Dos siglos después, Mariano Rajoy se presentó a las elecciones
generales en España prometiendo que su simple presencia y la de su partido en
el poder bastarían para sanar la enferma economía del país. La mayoría de los
españoles se lo creyó y Rajoy llegó al poder. Convencido así de sus poderes taumatúrgicos,
Rajoy no perdió ni un minuto en empezar a imponer sus manos sobre los órganos
vitales de la alicaída economía nacional.
Primero tocó los impuestos,
después las relaciones entre los trabajadores y sus patronos, se acercó a la
educación y a la sanidad y a las comunidades autónomas y por fin puso también
sus manos sobre los bancos.
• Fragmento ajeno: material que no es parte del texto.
$ cat src/hw/tbp_backplane.sv
// transmit system-side backplane interface: registers, clock master/slave timing, bit and frame tracking
// Behaviour
// RULE_01 - master mode with gap set: no clock pulse during the framing bit
// RULE_02 - data-edge bit picks falling (0) or rising (1) edge for data sampling
// RULE_03 - frame-edge bit picks falling (0) or rising (1) edge for frame pulse
// RULE_04 - on shared bus, software programs edge, rate, polarity, type alike for links
// RULE_05 - slave E1-rate and shared bus: rate bit selects single or double clock
// RULE_06 - both links on first link's pins: software keeps rate bits equal
// RULE_07 - polarity bit: frame pulse active high at 0, active low at 1
// RULE_08 - type 0: frame pulse at every framing bit, first link on bus
// RULE_09 - type 1: frame pulse only at first framing bit of superframe
// RULE_10 - mapping field: T1 rate, standard E1, filler every four, continuous
// RULE_11 - sub-mode 0: device makes clock and frame pulse timing itself
// RULE_12 - sub-mode 1: system side supplies clock and frame pulse
// RULE_13 - double-rate clock: select bit picks first or second edge per bit
// RULE_14 - master drives clock and frame pulse pins; slave treats them as inputs
//
// The strobed register port was decided locally.
`timescale 1ns/1ps
`include "tbp_params.svh"
module tbp_backplane #(
	parameter int HALF_CYC = `TBP_HALF_CYC,
	parameter int FRAMES_PER_SF = 12,
	parameter int LINK_IDX = 0
) (
	input wire logic ref_clk_i,
	input wire logic rst_i,
	input wire logic ce_i,
	input wire logic [`TBP_ADDR_W-1:0] reg_addr_i,
	input wire logic [7:0] reg_wdata_i,
	input wire logic reg_wr_i,
	input wire logic reg_rd_i,
	output logic [7:0] reg_rdata_o,
	input wire logic mux_mode_i,
	input wire logic tx_link_sys_clock_i,
	output logic tx_link_sys_clock_o,
	output logic tx_link_sys_clock_oe_o,
	input wire logic tx_link_frame_pulse_i,
	output logic tx_link_frame_pulse_o,
	output logic tx_link_frame_pulse_oe_o,
	input wire logic tx_link_sys_data_i,
	input wire logic tx_link_signaling_i,
	input wire logic tx_shared_bus_clock_i,
	input wire logic tx_shared_bus_frame_pulse_i,
	input wire logic tx_shared_bus_data_i,
	input wire logic tx_shared_bus_signaling_i,
	output logic tx_bit_o,
	output logic tx_sig_o,
	output logic tx_bit_valid_o,
	output logic [9:0] tx_bit_index_o,
	output logic tx_slot_used_o,
	output logic [4:0] tx_frame_index_o
);
	logic [7:0] opt_r;
	logic [7:0] mode_reg_r;
	logic [7:0] boff_r;
	logic [7:0] pins_s;
	tbp_pkg::tbp_mode_t mode;
	tbp_pkg::tbp_map_t map;
	logic gap, de, fe, double_rate_clock_sel, frame_pulse_polarity, frame_pulse_type, edge_sel;
	logic s_clk, s_fp, s_dat, s_sig, s_clk_prev_r;
	logic [$clog2(HALF_CYC+1)-1:0] div_r;
	logic m_phase_r, m_rise, m_fall;
	logic rise_ev, fall_ev, data_ev, frame_ev, dbl, take, fp_act;
	logic half_r, pend_r, locked_r;
	logic [9:0] bit_r, bit_nxt, frame_len;
	logic [9:0] bit_cur;
	logic fp_hit;
	logic [4:0] frm_r;
	logic clk_out_r, fp_out_r;
	logic [6:0] slot;
	logic [4:0] ts;
	logic used;

	assign gap = opt_r[`TBP_OPT_GAP];
	assign de = opt_r[`TBP_OPT_DE];
	assign fe = opt_r[`TBP_OPT_FE];
	assign double_rate_clock_sel = opt_r[`TBP_OPT_CMS];
	assign frame_pulse_polarity = opt_r[`TBP_OPT_FRAME_PULSE_POLARITY];
	assign frame_pulse_type = opt_r[`TBP_OPT_FRAME_PULSE_TYPE];
	assign edge_sel = boff_r[`TBP_BOFF_EDGE];
	assign map = tbp_pkg::tbp_map_t'(mode_reg_r[`TBP_MODE_MAP_HI:`TBP_MODE_MAP_LO]);

	// shared bus always runs as slave; sub-mode only matters per link
	always_comb begin
		if (mux_mode_i)
			mode = tbp_pkg::TBP_MUX;
		else if (mode_reg_r[`TBP_MODE_SUB])
			mode = tbp_pkg::TBP_SLAVE; // see RULE_12
		else
			mode = tbp_pkg::TBP_MASTER; // see RULE_11
	end

	// register writes
	always_ff @(posedge ref_clk_i) begin
		if (rst_i) begin
			opt_r <= `TBP_RST_OPT;
			mode_reg_r <= `TBP_RST_MODE;
			boff_r <= `TBP_RST_BOFF;
		end else if (ce_i && reg_wr_i) begin
			case (reg_addr_i)
				`TBP_OFS_OPT: opt_r <= reg_wdata_i & `TBP_OPT_MASK;
				`TBP_OFS_MODE: mode_reg_r <= reg_wdata_i & `TBP_MODE_MASK;
				`TBP_OFS_BOFF: boff_r <= reg_wdata_i & `TBP_BOFF_MASK;
				default: ;
			endcase
		end
	end

	// register reads, data one cycle after the strobe; unmapped reads as zero
	always_ff @(posedge ref_clk_i) begin
		if (rst_i) begin
			reg_rdata_o <= 8'h00;
		end else if (ce_i) begin
			if (reg_rd_i) begin
				case (reg_addr_i)
					`TBP_OFS_OPT: reg_rdata_o <= opt_r;
					`TBP_OFS_MODE: reg_rdata_o <= mode_reg_r;
					`TBP_OFS_BOFF: reg_rdata_o <= boff_r;
					`TBP_OFS_STAT: reg_rdata_o <= {3'h0, frm_r == 5'h00, pend_r, locked_r,
						mode == tbp_pkg::TBP_MUX, mode == tbp_pkg::TBP_MASTER};
					default: reg_rdata_o <= 8'h00;
				endcase
			end else begin
				reg_rdata_o <= 8'h00;
			end
		end
	end

	// all pin inputs pass two flops; clock and data share the delay so they stay aligned
	tbp_sync #(.W(8)) u_sync (
		.ref_clk_i(ref_clk_i),
		.rst_i(rst_i),
		.ce_i(ce_i),
		.d_i({tx_shared_bus_signaling_i, tx_shared_bus_data_i, tx_shared_bus_frame_pulse_i,
			tx_shared_bus_clock_i, tx_link_signaling_i, tx_link_sys_data_i, tx_link_frame_pulse_i,
			tx_link_sys_clock_i}),
		.q_o(pins_s)
	);

	// on the shared bus both links read the same pins with their own copies of the options
	assign s_clk = (mode == tbp_pkg::TBP_MUX) ? pins_s[4] : pins_s[0]; // see RULE_04
	assign s_fp = (mode == tbp_pkg::TBP_MUX) ? pins_s[5] : pins_s[1];
	assign s_dat = (mode == tbp_pkg::TBP_MUX) ? pins_s[6] : pins_s[2];
	assign s_sig = (mode == tbp_pkg::TBP_MUX) ? pins_s[7] : pins_s[3];

	always_ff @(posedge ref_clk_i) begin
		if (rst_i)
			s_clk_prev_r <= 1'b0;
		else if (ce_i)
			s_clk_prev_r <= s_clk;
	end

	// master clock divider; the period is rounded down to whole cycles
	always_ff @(posedge ref_clk_i) begin
		if (rst_i) begin
			div_r <= '0;
			m_phase_r <= 1'b0;
		end else if (ce_i && mode == tbp_pkg::TBP_MASTER) begin
			if (int'(div_r) == HALF_CYC - 1) begin
				div_r <= '0;
				m_phase_r <= !m_phase_r;
			end else begin
				div_r <= div_r + 1'b1;
			end
		end
	end

	assign m_rise = (mode == tbp_pkg::TBP_MASTER) && int'(div_r) == HALF_CYC - 1 && !m_phase_r;
	assign m_fall = (mode == tbp_pkg::TBP_MASTER) && int'(div_r) == HALF_CYC - 1 && m_phase_r;

	always_comb begin
		case (mode)
			tbp_pkg::TBP_MASTER: begin
				rise_ev = ce_i && m_rise;
				fall_ev = ce_i && m_fall;
			end
			tbp_pkg::TBP_SLAVE, tbp_pkg::TBP_MUX: begin
				rise_ev = ce_i && s_clk && !s_clk_prev_r;
				fall_ev = ce_i && !s_clk && s_clk_prev_r;
			end
			default: begin
				rise_ev = 1'b0;
				fall_ev = 1'b0;
			end
		endcase
	end

	assign data_ev = de ? rise_ev : fall_ev; // see RULE_02
	assign frame_ev = fe ? rise_ev : fall_ev; // see RULE_03
	assign fp_act = s_fp ^ frame_pulse_polarity; // see RULE_07
	// double rate only for slave at E1 rate or the shared bus
	assign dbl = double_rate_clock_sel && (mode == tbp_pkg::TBP_MUX || (mode == tbp_pkg::TBP_SLAVE && map != tbp_pkg::TBP_MAP_T1)); // see RULE_05
	assign take = data_ev && (!dbl || half_r == edge_sel); // see RULE_13

	always_comb begin
		if (mode == tbp_pkg::TBP_MUX)
			frame_len = 10'(`TBP_MUX_FRAME_BITS - 1);
		else if (mode == tbp_pkg::TBP_SLAVE && map != tbp_pkg::TBP_MAP_T1)
			frame_len = 10'(`TBP_E1_FRAME_BITS - 1);
		else
			frame_len = 10'(`TBP_T1_FRAME_BITS - 1);
	end

	// phase within a double-rate bit; realigned by the frame pulse
	always_ff @(posedge ref_clk_i) begin
		if (rst_i)
			half_r <= 1'b0;
		else if (!dbl)
			half_r <= 1'b0;
		else if (frame_ev && fp_act && mode != tbp_pkg::TBP_MASTER)
			half_r <= data_ev ? 1'b1 : 1'b0; // see RULE_13
		else if (data_ev)
			half_r <= !half_r;
	end

	// a slave frame pulse marks the next sampled bit as the framing bit
	always_ff @(posedge ref_clk_i) begin
		if (rst_i)
			pend_r <= 1'b0;
		else if (mode == tbp_pkg::TBP_MASTER)
			pend_r <= 1'b0;
		else if (take)
			pend_r <= 1'b0;
		else if (frame_ev && fp_act)
			pend_r <= 1'b1; // see RULE_03
	end

	assign fp_hit = (mode != tbp_pkg::TBP_MASTER) && (pend_r || (frame_ev && fp_act));
	// a pulse seen on the sampling edge itself makes this very sample the framing bit
	assign bit_cur = fp_hit ? 10'h000 : bit_r;

	always_comb begin
		if (bit_cur >= frame_len)
			bit_nxt = 10'h000;
		else
			bit_nxt = bit_cur + 10'h001;
	end

	// bit and frame position; a type-1 pulse also realigns the superframe
	always_ff @(posedge ref_clk_i) begin
		if (rst_i) begin
			bit_r <= 10'h000;
			frm_r <= 5'h00;
			locked_r <= 1'b0;
		end else if (take) begin
			bit_r <= bit_nxt;
			if (mode != tbp_pkg::TBP_MASTER && (pend_r || (frame_ev && fp_act))) begin
				locked_r <= 1'b1;
				if (frame_pulse_type)
					frm_r <= 5'h00; // see RULE_09
				else if (bit_r != 10'h000)
					frm_r <= (int'(frm_r) == FRAMES_PER_SF - 1) ? 5'h00 : frm_r + 5'h01; // see RULE_08
			end else if (bit_nxt == 10'h000) begin
				frm_r <= (int'(frm_r) == FRAMES_PER_SF - 1) ? 5'h00 : frm_r + 5'h01;
			end
			if (mode == tbp_pkg::TBP_MASTER)
				locked_r <= 1'b1;
		end else if (ce_i && mode == tbp_pkg::TBP_MASTER && !mode_reg_r[`TBP_MODE_SUB] && !locked_r) begin
			locked_r <= 1'b0;
		end
	end

	// master clock out, held low through the framing bit when gapped
	always_ff @(posedge ref_clk_i) begin
		if (rst_i)
			clk_out_r <= 1'b0;
		else if (ce_i)
			clk_out_r <= m_rise ? !(gap && bit_r == 10'h000) : (m_phase_r && !m_fall && clk_out_r); // see RULE_01
	end

	// master frame pulse, updated on the chosen edge
	always_ff @(posedge ref_clk_i) begin
		if (rst_i)
			fp_out_r <= 1'b0;
		else if (mode != tbp_pkg::TBP_MASTER)
			fp_out_r <= 1'b0;
		else if (frame_ev)
			fp_out_r <= (bit_r == 10'h000 && (!frame_pulse_type || frm_r == 5'h00)) ^ frame_pulse_polarity; // see RULE_09
	end

	// pins are driven only as master
	assign tx_link_sys_clock_o = clk_out_r;
	assign tx_link_frame_pulse_o = fp_out_r;
	assign tx_link_sys_clock_oe_o = (mode == tbp_pkg::TBP_MASTER); // see RULE_14
	assign tx_link_frame_pulse_oe_o = (mode == tbp_pkg::TBP_MASTER); // see RULE_14

	// slot occupancy for each mapping of T1 channels into an E1-rate frame
	assign slot = bit_cur[9:3];
	assign ts = (mode == tbp_pkg::TBP_MUX) ? slot[6:2] : slot[4:0];
	always_comb begin
		used = 1'b1;
		if (mode != tbp_pkg::TBP_MASTER) begin
			case (map) // see RULE_10
				tbp_pkg::TBP_MAP_T1: used = 1'b1;
				tbp_pkg::TBP_MAP_STD: used = (ts >= 5'h01 && ts <= 5'h0f) || (ts >= 5'h11 && ts <= 5'h19);
				tbp_pkg::TBP_MAP_FILL4: used = (ts[1:0] != 2'h0);
				tbp_pkg::TBP_MAP_CONT: used = (ts >= 5'h01 && ts <= 5'h18);
				default: used = 1'b0;
			endcase
		end
		// byte-interleaved bus: only this link's bytes count
		if (mode == tbp_pkg::TBP_MUX && int'(slot[1:0]) != LINK_IDX)
			used = 1'b0;
	end

	// sampled data out; data taken from the line input on the active edge
	always_ff @(posedge ref_clk_i) begin
		if (rst_i) begin
			tx_bit_o <= 1'b0;
			tx_sig_o <= 1'b0;
			tx_bit_valid_o <= 1'b0;
			tx_bit_index_o <= 10'h000;
			tx_slot_used_o <= 1'b0;
			tx_frame_index_o <= 5'h00;
		end else if (ce_i) begin
			tx_bit_valid_o <= take;
			if (take) begin
				tx_bit_o <= (mode == tbp_pkg::TBP_MASTER) ? pins_s[2] : s_dat; // see RULE_02
				tx_sig_o <= (mode == tbp_pkg::TBP_MASTER) ? pins_s[3] : s_sig;
				tx_bit_index_o <= bit_cur;
				tx_slot_used_o <= used;
				tx_frame_index_o <= frm_r;
			end
		end
	end
endmodule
Pero para su desesperación y la de todos los
españoles, sus denodados esfuerzos taumatúrgicos – "habrá reformas todos
los viernes" – lejos de provocar algún cambio para bien en el paciente
agravaron su situación: perdió el ánimo y el apetito, se volvió cada vez más
irascible y sus constantes vitales acusaron un claro empeoramiento con
perspectivas negativas.
Así, pasados sólo seis meses
desde que Rajoy prometiera que la imposición de manos sería más que suficiente
para que la economía recuperara la fortaleza perdida, nos encontramos con el paciente
a las puertas de la UVI para ser entubado y conectado a respiración artificial.
Si sobrevive se le someterá a una dieta extraordinariamente restrictiva que
retrasará notablemente la recuperación definitiva con el agravante de que seguramente
nunca podrá volver a ser el mismo de antes.
En este punto y ante este cuadro clínico,
Rajoy debería empezar a admitir que para enfermedades tan graves como la de la
economía española hace falta mucho más que superchería política.